■ **GOAL OF THE EXERCISE**: Return the run of lines below that opens with the line containing "synth-async-reset-ratio_pct: 0" and closes with the line containing "synth_cells: 315", keeping each one exact.

Top of MATERIALS PROVIDED

==> config.mk <==
export PLATFORM = sky130hd
export DESIGN_NAME = a2d_conv_scheduler
export DESIGN_NICKNAME = d
export VERILOG_FILES = /design/src/rtl/a2d_conv_scheduler.sv
export SDC_FILE = /design/constraint.sdc
export NUM_CORES = 1
export LEC_CHECK = 0
export CORE_AREA = 4 4 110 112
export DETAILED_ROUTE_END_ITERATION = 6
export DIE_AREA = 0 0 114 116
export PLACE_DENSITY = 0.47
export SLEW_MARGIN = 15
export SYNTH_ARGS = -nofsm -noshare
export SYNTH_HDL_FRONTEND = slang
export SYNTH_SLANG_ARGS = --single-unit
==> constraint.sdc <==
create_clock -name clk -period 2.3 [get_ports clk]
set_input_delay 0.23 -clock clk [delete_from_list [all_inputs] [get_ports clk]]
set_output_delay 0.23 -clock clk [all_outputs]
set_load 0.005 [all_outputs]
==> src/rtl/a2d_conv_scheduler.sv <==
`default_nettype none
// ============================================================================
//  Module      : a2d_conv_scheduler
//  Description : Round-robin conversion scheduler for the shared ADC128S SPI
//                master. Each nxt strobe runs one two-transaction conversion
//                (channel select, then result read) on the next channel in
//                the order left load cell, right load cell, steer pot,
//                battery, and keeps the latest 12-bit result per channel.
//  Revision    : 1.0  initial release
// ============================================================================
module a2d_conv_scheduler #(
    parameter logic [2:0]  CH_LFT     = 3'd0,
    parameter logic [2:0]  CH_RGHT    = 3'd4,
    parameter logic [2:0]  CH_STEER   = 3'd5,
    parameter logic [2:0]  CH_BATT    = 3'd6,
    parameter int unsigned GAP_CYCLES = 2
) (
    input  logic        clk,
    input  logic        rst,
    input  logic        nxt,
    output logic        spi_wrt,
    output logic [15:0] spi_cmd,
    input  logic        spi_done,
    input  logic [15:0] spi_rd_data,
    output logic [11:0] lft_ld,
    output logic [11:0] rght_ld,
    output logic [11:0] steer_pot,
    output logic [11:0] batt,
    output logic        busy,
    output logic        conv_vld,
    output logic [1:0]  conv_ch,
    output logic        nxt_ovr
);

    localparam logic [3:0] c_GAP_LOAD = 4'(GAP_CYCLES);

    typedef enum logic [2:0] {
        S_IDLE  = 3'd0,
        S_SEL   = 3'd1,
        S_WAIT1 = 3'd2,
        S_GAP   = 3'd3,
        S_RD    = 3'd4,
        S_WAIT2 = 3'd5,
        S_LATCH = 3'd6
    } state_t;

    state_t      r_state;
    state_t      w_state_nxt;

    logic        r_spi_wrt;
    logic [15:0] r_spi_cmd;
    logic [1:0]  r_rr;
    logic [3:0]  r_gap_cnt;
    logic [11:0] r_lft_ld;
    logic [11:0] r_rght_ld;
    logic [11:0] r_steer_pot;
    logic [11:0] r_batt;
    logic        r_conv_vld;
    logic [1:0]  r_conv_ch;
    logic        r_nxt_ovr;

    logic        w_issue;     // launch an SPI transaction next clock
    logic        w_gap_load;  // first transaction finished, start gap count
    logic        w_latch;     // read transaction finished, capture result
    logic        w_gap_last;
    logic [2:0]  w_ch;

    // The upper MISO bits carry no conversion data.
    logic        w_unused_rd_hi;
    assign w_unused_rd_hi = |spi_rd_data[15:12];

    assign w_gap_last = (r_gap_cnt <= 4'd1);

    // Map the round-robin pointer onto the physical ADC channel.
    always_comb begin
        w_ch = CH_BATT;
        case (r_rr)
            2'd0:    w_ch = CH_LFT;
            2'd1:    w_ch = CH_RGHT;
            2'd2:    w_ch = CH_STEER;
            default: w_ch = CH_BATT;
        endcase
    end

    // State register.
    always_ff @(posedge clk) begin
        if (rst) begin
            r_state <= S_IDLE;
        end else begin
            r_state <= w_state_nxt;
        end
    end

    // Next-state decode. spi_wrt is registered, so the launch is requested one
    // clock ahead: from SEL for the select word and from the last gap clock
    // for the read word, which keeps exactly GAP_CYCLES idle clocks between
    // the first spi_done and the second spi_wrt.
    always_comb begin
        w_state_nxt = r_state;
        w_issue     = 1'b0;
        w_gap_load  = 1'b0;
        w_latch     = 1'b0;
        case (r_state)
            S_IDLE: begin
                if (nxt) begin
                    w_state_nxt = S_SEL;
                end
            end
            S_SEL: begin
                w_issue     = 1'b1;
                w_state_nxt = S_WAIT1;
            end
            S_WAIT1: begin
                // spi_done during the launch clock belongs to no transaction.
                if (spi_done && !r_spi_wrt) begin
                    w_gap_load  = 1'b1;
                    w_state_nxt = S_GAP;
                end
            end
            S_GAP: begin
                if (w_gap_last) begin
                    w_issue     = 1'b1;
                    w_state_nxt = S_RD;
                end
            end
            S_RD: begin
                w_state_nxt = S_WAIT2;
            end
            S_WAIT2: begin
                if (spi_done) begin
                    w_latch     = 1'b1;
                    w_state_nxt = S_LATCH;
                end
            end
            S_LATCH: begin
                w_state_nxt = S_IDLE;
            end
            default: begin
                w_state_nxt = S_IDLE;
            end
        endcase
    end

    // Registered SPI handshake, gap counter, result registers and pulses.
    always_ff @(posedge clk) begin
        if (rst) begin
            r_spi_wrt   <= 1'b0;
            r_spi_cmd   <= 16'h0000;
            r_rr        <= 2'd0;
            r_gap_cnt   <= 4'd0;
            r_lft_ld    <= 12'h000;
            r_rght_ld   <= 12'h000;
            r_steer_pot <= 12'h000;
            r_batt      <= 12'h000;
            r_conv_vld  <= 1'b0;
            r_conv_ch   <= 2'd0;
            r_nxt_ovr   <= 1'b0;
        end else begin
            r_spi_wrt  <= w_issue;
            r_conv_vld <= w_latch;
            r_nxt_ovr  <= nxt && (r_state != S_IDLE);

            if (r_state == S_SEL) begin
                r_spi_cmd <= {2'b00, w_ch, 11'h000};
            end

            if (w_gap_load) begin
                r_gap_cnt <= c_GAP_LOAD;
            end else if ((r_state == S_GAP) && !w_gap_last) begin
                r_gap_cnt <= r_gap_cnt - 4'd1;
            end

            if (w_latch) begin
                r_conv_ch <= r_rr;
                case (r_rr)
                    2'd0:    r_lft_ld    <= spi_rd_data[11:0];
                    2'd1:    r_rght_ld   <= spi_rd_data[11:0];
                    2'd2:    r_steer_pot <= spi_rd_data[11:0];
                    default: r_batt      <= spi_rd_data[11:0];
                endcase
            end

            if (r_state == S_LATCH) begin
                r_rr <= r_rr + 2'd1;
            end
        end
    end

    assign spi_wrt   = r_spi_wrt;
    assign spi_cmd   = r_spi_cmd;
    assign lft_ld    = r_lft_ld;
    assign rght_ld   = r_rght_ld;
    assign steer_pot = r_steer_pot;
    assign batt      = r_batt;
    assign busy      = (r_state != S_IDLE);
    assign conv_vld  = r_conv_vld;
    assign conv_ch   = r_conv_ch;
    assign nxt_ovr   = r_nxt_ovr;

endmodule
`default_nettype wire

======== Word-level counts from Yosys, hierarchy flattened ========
Index checks and enable logic that the tools add are counted.
word-level totals
  logic and storage cells ................. 59
  bits of input ports ..................... 20
  output and inout bits ................... 70
  register bits ........................... 65
cells by class
  equal/unequal tests ..................... 12
  reduce and logical (&&, ||, !) cells .... 16
  bitwise logic cells ..................... 1
  muxes and demuxes ....................... 14
  magnitude comparators ................... 1
  add/sub/neg operators ................... 2
operator list
  cell                                                            count
  case mux 3 bit (6 select lines)                                 1
  two-way mux 3 bit                                               4
  equality test 3 bit, second input constant                      3
  case mux 3 bit (3 select lines)                                 1
  != test 2 bit, second input constant                            4
  AND reduction 2 bit                                             4
  equality test 3 x 2 -> 1 bit, second input constant             2
  two-way mux 1 bit                                               5
  less-or-equal comparator 4 x 1 -> 1 bit, second input constant  1
  two-way mux 2 bit                                               2
  AND reduction 4 bit                                             1
  subtractor 4 x 1 -> 4 bit, second input constant                1
  equality test 3 x 1 -> 1 bit, second input constant             1
  logical AND 1 bit                                               3
  logical NOT 3 bit                                               1
  nonzero test 3 bit                                              1
  OR reduction 3 bit                                              1
  adder 2 x 1 -> 2 bit, second input constant                     1
  equality test 2 x 1 -> 1 bit, second input constant             1
  equality test 2 bit, second input constant                      1
  logical NOT 1 bit                                               2
  logical NOT 2 bit                                               1
  case mux 1 bit (2 select lines)                                 1
  nonzero test 2 bit                                              1
  other kinds (2)                                                 2

======== Logic depth before layout (Yosys ltp) ========
Gate-level depths: netlist of run 1.
  word-level depth ........................ 5
  gate-level depth with buffers ........... 6
  gate-level depth less buffers ........... 6

======== Worst setup path after synthesis of run 1 ========
OpenSTA, ideal clock, no wires.
  kind .................................... register -> register
  start ................................... register r_gap_cnt[0]
  end ..................................... register r_gap_cnt[3]
  library setup time ...................... 0.123 ns
  required time ........................... 2.177 ns
  stages on the path, launching flop included .. 7
  period minus slack after synthesis ...... 1.394 ns
  buffers on the path ..................... 0
  setup slack ............................. 0.906 ns
  arrival ................................. 1.271 ns
  cells stage by stage .................... dfxtp_1 -> inv_1 -> ha_1 -> nor2_1 -> o31a_2 -> nand2_1 -> mux2_1
on the way
  cells in the longest elaborated chain, start to end .. 3
  elaborated cells between the ends (all ways) .. 4
  classes of those cells .................. add/sub: 1; order compare: 1; reduce/logical: 2
RTL lines
  element                                  line  text
  from (decl)                              53    logic [3:0] r_gap_cnt;
  from (signal assigned)                   168   r_gap_cnt <= c_GAP_LOAD;
  from (signal assigned)                   170   r_gap_cnt <= r_gap_cnt - 4'd1;
  less-or-equal comparator 4 x 1 -> 1 bit  72    assign w_gap_last = (r_gap_cnt <= 4'd1);
  logical NOT 1 bit                        169   end else if ((r_state == S_GAP) && !w_gap_last) begin
  logical AND 1 bit                        169
Several ways; a longest one is shown, not always the timed one.
A chain may end at the register's enable or synchronous reset.

======== Worst setup path in the final report of run 1 ========
  start ................................... register r_state[1]
  end ..................................... output port busy
on the way
  cells in the longest elaborated chain, start to end .. 1
RTL lines
  element                 line  text
  from (decl)             47    state_t r_state;
  from (signal assigned)  90    r_state <= w_state_nxt;
  nonzero test 3 bit      195   assign busy = (r_state != S_IDLE);
  to (decl)               29    output logic busy,
Every way passes these cells.

==> flow_summary.yaml, run 1 <==
grt:
  grt_use_met3_pct: 4.02
  overflow: 0
  grt_pass1_wl_mm: 11.8
  grt.total_usage_pct: 11.7
  antenna_found_initial: 0
  grt_max_degree: 59
  use_met2_pct: 19.2
  grt-busiest-layer: "met2"
  grt_use_met1_pct: 14.2
  grt_pass1_vias: 2178
critical_path:
  slowest_stage: "or3_2"
  cp_top_family: "simple AND/OR/NAND/NOR gates"
  path_class: "reg -> out"
  path_depth: 2
  r2r_setup_slack_ns: 0.64
  crit_buf_inv: 1
  crit_fanout: 13
  cp.arrival_ns: 1.70
  cp-start-kind: "register"
  crit_path_start: "r_state[1]"
  worstPathCellList: "or3_2 > clkdlybuf4s50_1"
  required_ns: 2.07
  reg2reg_from: "r_state[1]"
  cp_slowest_stage_delay_ns: 0.50
  ff2ff_path_depth: 4
  end_kind: "primary output"
sta:
  finalSetupViolCount: 0
  timing.fmax_mhz: 518
  slew_violations: 0
  rsz0062_at_grt: "false"
  hold_viol_final: 0
  period_minus_slack_ns: 1.93
  max_slew_margin_pct: 59.6
  worst_clock_skew_ns: 0.0105
  setup_tns_ns: 0
  tightest_slew_ns: 0.602
  min_period_over_period_pct: 84.0
synth:
  synth-async-reset-ratio_pct: 0
  synthTopCellsByCount: "nand2_1 (101), dfxtp_1 (65), a21oi_2 (30)"
  ys_ff_latch: 65
  synth_most_common_cell: "nand2_1"
  synth.cell_area_um2: 2750
  synth_ff_type: "dfxtp_1"
  syn_avg_cell_area_um2: 8.73
  yosysSeqAreaShare_pct: 47.3
  yosysTopAreaCellShare_pct: 47.3
  synth_cells: 315
  synth_area_leader_cell: "dfxtp_1"
  ys_types: 39
  synth_edf_count: 0
  synth.area.top_cells: "dfxtp_1 (47%), nand2_1 (14%), a21oi_2 (9.6%), buf_4 (3.5%), a21oi_1 (3.5%)"
  yosysWarnings: 0
clock_network:
  ctsLongestPathBuffers: 2
  clk_pin_slew_worst_paths_ns: 0.06
  post_cts_buffers: 0
  cts-root-buf: "clkbuf_16"
  clkLatencyLatePin_ns: 0.33
  ctsResizeCount: 0
  htree_levels: 3
  cts_tree: "built"
  clock_sinks: 65
  numCtsBuffers: 9
  cts_hold_buf: 0
die:
  core_um2: 11200
  die_height_um: 116
  initial_utilization_pct: 24.5
  dieArea_um2: 13200
  row_count: 39
  die_width_um: 114
  io_pins: 90
detailed_routing:
  drt_iter0_markers: 80
  drc_errors: 0
  wl_per_cell_um: 13.9
  via_count: 2252
  postRouteAntennaNets: 0
  finalWirelength_mm: 7.43
  dr.pass1.iters: 4
  post_drt_via_cell_ratio: 4.23
final_layout:
  stdcell_area_um2: 3880
  antenna_cells: 0
  nFillCells: 1190
  utilization_pct: 34.6
  drive_above_1_share_pct: 16.2
  synthToLayoutAreaGrowth_pct: 41.2
  final_nets: 411
placement:
  port-buffer-count: 72
  gp_congestion: 0.741
  place_area_um2: 3530
  dp_hpwl_mm: 5.29
power:
  leakage_nw: 1.31
  finalPower_mw: 2.91
  ir_worst_vdd_uv: 376
  cellPowerDensity_nw_per_um2: 749
run:
  cap_violations: 0
hold_path:
  worstHoldPathType: "in -> reg"
  hold_depth: 2
  holdCritStartpoint: "rst"
run_status:
  outcome: "finished clean"
cell usage in the layout, fill, tap and decap left out, types with 3 or more instances in the layout:
| cell type | count |
|---|---|
| nand2_1 | 101 |
| clkdlybuf4s50_1 | 71 |
| dfxtp_1 | 65 |
| a21oi_2 | 30 |
| a21oi_1 | 19 |
| conb_1 | 13 |
| nor2_1 | 9 |
| clkbuf_16 | 9 |
| inv_1 | 7 |
| mux2i_1 | 7 |
| nor3_1 | 6 |
| ha_1 | 6 |
| buf_4 | 5 |
| nand3b_1 | 3 |
| nor2b_1 | 3 |
| and2_4 | 3 |
| o21ai_0 | 3 |
| bufinv_16 | 3 |
| inv_6 | 3 |
metrics by stage:
| stage | setup WS [ns] | cells | hold slack [ns] |
|---|---|---|---|
| after CTS | 0.353 | 533 | 0.209 |
| after global placement | 0.418 | 517 | 0.444 |
| after floorplan | 0.906 | 327 | 0.357 |
| after global routing | 0.303 | 533 | 0.260 |
| final | 0.369 | 533 | 0.223 |
| after detailed placement | 0.390 | 517 | 0.449 |
path summary, 6_finish.rpt:
check | endpoint
max | busy
min | r_state[2]
max reg2reg | r_gap_cnt[3]
min reg2reg | batt[11]
cell families (layout without fill, tap and decap cells):
| kind of cell | Yosys count | in the layout | synth area share, % |
|---|---|---|---|
| simple gates | 135 | 135 | 21.5 |
| flops | 65 | 65 | 47.3 |
| compound gates | 60 | 60 | 16.0 |
| buf+inv | 38 | 101 | 8.73 |
| mux | 8 | 8 | 2.96 |
| fa+ha+maj | 6 | 6 | 2.73 |
| xor+xnor | 2 | 2 | 0.637 |
| other cells | 1 | 13 | 0.136 |
final cells by class:
cell class | count | area [um2] | share of cell area (%)
Tap cell | 143 | 179 | 4.61
Multi-Input combinational cell | 224 | 1250 | 32.3
Inverter | 7 | 26.3 | 0.677
Timing Repair Buffer | 78 | 773 | 19.9
Clock inverter | 7 | 125 | 3.22
Sequential cell | 65 | 1300 | 33.5
Clock buffer | 9 | 225 | 5.80
worst reg2reg max path, delay by kind of cell (launching register included):
family        cells  cell delay (ns)
simple gates      3             0.70
flops             1             0.55
mux               1             0.30
state kept, by name (all words and copies together), names as in the netlist:
| register | flops |
|---|---|
| steer_pot | 12 |
| r_gap_cnt | 4 |
| batt | 12 |
| conv_ch | 2 |
| nxt_ovr | 1 |
| spi_wrt | 1 |
| r_state | 3 |
| lft_ld | 12 |
| rght_ld | 12 |
| conv_vld | 1 |
| r_rr | 2 |
| spi_cmd | 3 |
routing by layer:
layer  up-vias  wire length (um)
met2        71              3520
met4         0               114
met5         -                 0
li1       1147                 -
met3        10               535
met1      1024              3260
power breakdown:
group / leakage [nW] / switching [mW] / internal (mW)
clock: 0.171 / 0.535 / 1.07
sequential: 0.524 / 0.0163 / 1.14
combinational: 0.611 / 0.0772 / 0.0687
total: 1.31 / 0.628 / 2.28
Power figures use the tool's default switching activity.
==> run 2, diff against run 1 <==
--- a/config.mk
+++ b/config.mk
@@ -8,7 +8,7 @@
 export CORE_AREA = 4 4 110 112
 export DETAILED_ROUTE_END_ITERATION = 6
 export DIE_AREA = 0 0 114 116
-export PLACE_DENSITY = 0.47
+export PLACE_DENSITY = 0.49
 export SLEW_MARGIN = 15
 export SYNTH_ARGS = -nofsm -noshare
 export SYNTH_HDL_FRONTEND = slang
==> constraint.sdc (replaced) <==
create_clock -name clk -period 1.6 [get_ports clk]
set_input_delay 0.16 -clock clk [delete_from_list [all_inputs] [get_ports clk]]
set_output_delay 0.16 -clock clk [all_outputs]
set_load 0.005 [all_outputs]
==> flow_summary.yaml, run 2 (synthesis results as in run 1) <==
sta:
  worst_clock_skew_ns: 0.00533
  timing.fmax_mhz: 643
  rsz0062_at_grt: "false"
  period_minus_slack_ns: 1.55
  min_period_over_period_pct: 97.1
  slew_violations: 0
  hold_ws_ns: 0.186
  finalSetupViolCount: 0
  hold_viol_final: 0
  fin_ws_ns: 0.0459
  setup_tns_ns: 0
critical_path:
  path_class: "reg -> out"
  ff2ff_path_depth: 6
  cp.arrival_ns: 1.39
  required_ns: 1.44
  reg2reg_from: "r_gap_cnt[1]"
  cp-start-kind: "register"
  worstPathCellList: "or3_2 > clkdlybuf4s15_1"
  r2r-end: "r_gap_cnt[3]"
  crit_fanout: 8
  cp_slowest_stage_delay_ns: 0.48
  r2r_setup_slack_ns: 0.10
  end_kind: "primary output"
  slowest_stage: "or3_2"
hold_path:
  worstHoldPathType: "in -> reg"
  holdCritStartpoint: "rst"
  hold_depth: 2
  hold_path_end: "r_state[2]"
final_layout:
  synthToLayoutAreaGrowth_pct: 41.8
  multi_input_area_um2: 1250
  layout_common_cells: "nand2_1 (101), clkdlybuf4s50_1 (70), dfxtp_1 (63)"
  stdcell_area_um2: 3900
  nFillCells: 1170
  final_nets: 418
  drive_above_1_share_pct: 17.9
  layout_commonest_cell: "nand2_1"
  seq_area_um2: 1310
  antenna_cells: 0
clock_network:
  cts-root-buf: "clkbuf_16"
  clkLatencyLatePin_ns: 0.32
  numCtsBuffers: 9
  post_cts_buffers: 0
  htree_levels: 3
  clk_pin_slew_worst_paths_ns: 0.05
  cts_tree: "built"
  clock_sinks: 65
  ctsLongestPathBuffers: 2
grt:
  grt_pass1_vias: 2277
  grt_pass1_wl_mm: 11.6
  grt.total_usage_pct: 11.3
  overflow: 0
  antenna_found_initial: 0
  grt_max_degree: 30
run_status:
  outcome: "finished clean"
die:
  die_height_um: 116
  io_pins: 90
  row_count: 39
  die_width_um: 114
  core_um2: 11200
  dieArea_um2: 13200
  initial_utilization_pct: 24.5
detailed_routing:
  wl_met1_mm: 3.30
  wl_met3_um: 603
  via_count: 2282
  drt_iter0_markers: 81
  dr_wl_met2_mm: 3.44
  finalWirelength_mm: 7.45
  routed.top_layer: "met4"
  dr.pass1.iters: 4
  post_drt_via_cell_ratio: 4.23
  wl_per_cell_um: 13.8
  drc_errors: 0
  postRouteAntennaNets: 0
placement:
  place_area_um2: 3570
  port-buffer-count: 72
  dp_hpwl_mm: 5.33
  post-place-ws_ns: -0.00383
  gp_congestion: 0.728
power:
  finalPower_mw: 3.98
  seqPwrFrac_pct: 41.6
  comb_power_share_pct: 5.6
  cellPowerDensity_nw_per_um2: 1020
  ir_worst_vdd_uv: 484
  switching_share_pct: 21.1
  leakage_nw: 1.33
  clock_power_share_pct: 52.8
  p_int_mw: 3.15
  power.switching_mw: 0.839
run:
  cap_violations: 0
## run 2: changes by cell type in the layout (fill, tap and decap cells not counted), moves of 2 or more
cell and change:
clkinv_2 +2, inv_6 -3, dfxtp_1 -2, buf_4 +8
## run 2: power by group through the flow
stage	logic (mW)	registers (mW)	clock network, mW
after floorplan	0.137	1.68	0
after global routing	0.247	1.66	2.24
after detailed placement	0.228	1.69	0
after global placement	0.226	1.69	0
final	0.224	1.66	2.10
after CTS	0.226	1.66	2.17
## run 2: layer usage
metal / GRT usage, % / up-vias
li1: - / 1162
met4: 3.88 / 0
met2: 18.2 / 76
met1: 13.8 / 1035
met5: 0 / -
met3: 4.44 / 9
## run 2: area by class of cell
class | instances | share of cell area (%)
Inverter | 7 | 0.674
Clock buffer | 11 | 6.22
Sequential cell | 65 | 33.5
Timing Repair Buffer | 85 | 20.9
Multi-Input combinational cell | 224 | 32.1
Tap cell | 143 | 4.59
Clock inverter | 5 | 2.02
## run 2: timing repair
item / in CTS / in global routing
gates resized for setup: 4 / 1
endpoints found under the setup margin: 1 / 1
hold buffers: 0 / 0
## run 2: worst max-delay path by stage
stage | slack, ns | endpoint | from
2_1_floorplan | 0.21 | r_gap_cnt[3] | r_gap_cnt[0]
3_3_place_gp | 0.02 | r_gap_cnt[3] | spi_done
3_5_place_dp | -0.004 | batt[5] | spi_done
4_1_cts | 0.03 | busy | r_state[0]
5_1_grt | 0.008 | busy | r_state[0]
6_report | 0.05 | busy | r_state[0]
## run 2: critical path: cells and delay by family, from the launching register on
family | cells | cell delay, ns
AND/OR/NAND/NOR | 1 | 0.48
flip-flops | 1 | 0.36
buffers and inverters | 1 | 0.22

Bottom of MATERIALS PROVIDED

■ **OUTPUT BELOW**:
  synth-async-reset-ratio_pct: 0
  synthTopCellsByCount: "nand2_1 (101), dfxtp_1 (65), a21oi_2 (30)"
  ys_ff_latch: 65
  synth_most_common_cell: "nand2_1"
  synth.cell_area_um2: 2750
  synth_ff_type: "dfxtp_1"
  syn_avg_cell_area_um2: 8.73
  yosysSeqAreaShare_pct: 47.3
  yosysTopAreaCellShare_pct: 47.3
  synth_cells: 315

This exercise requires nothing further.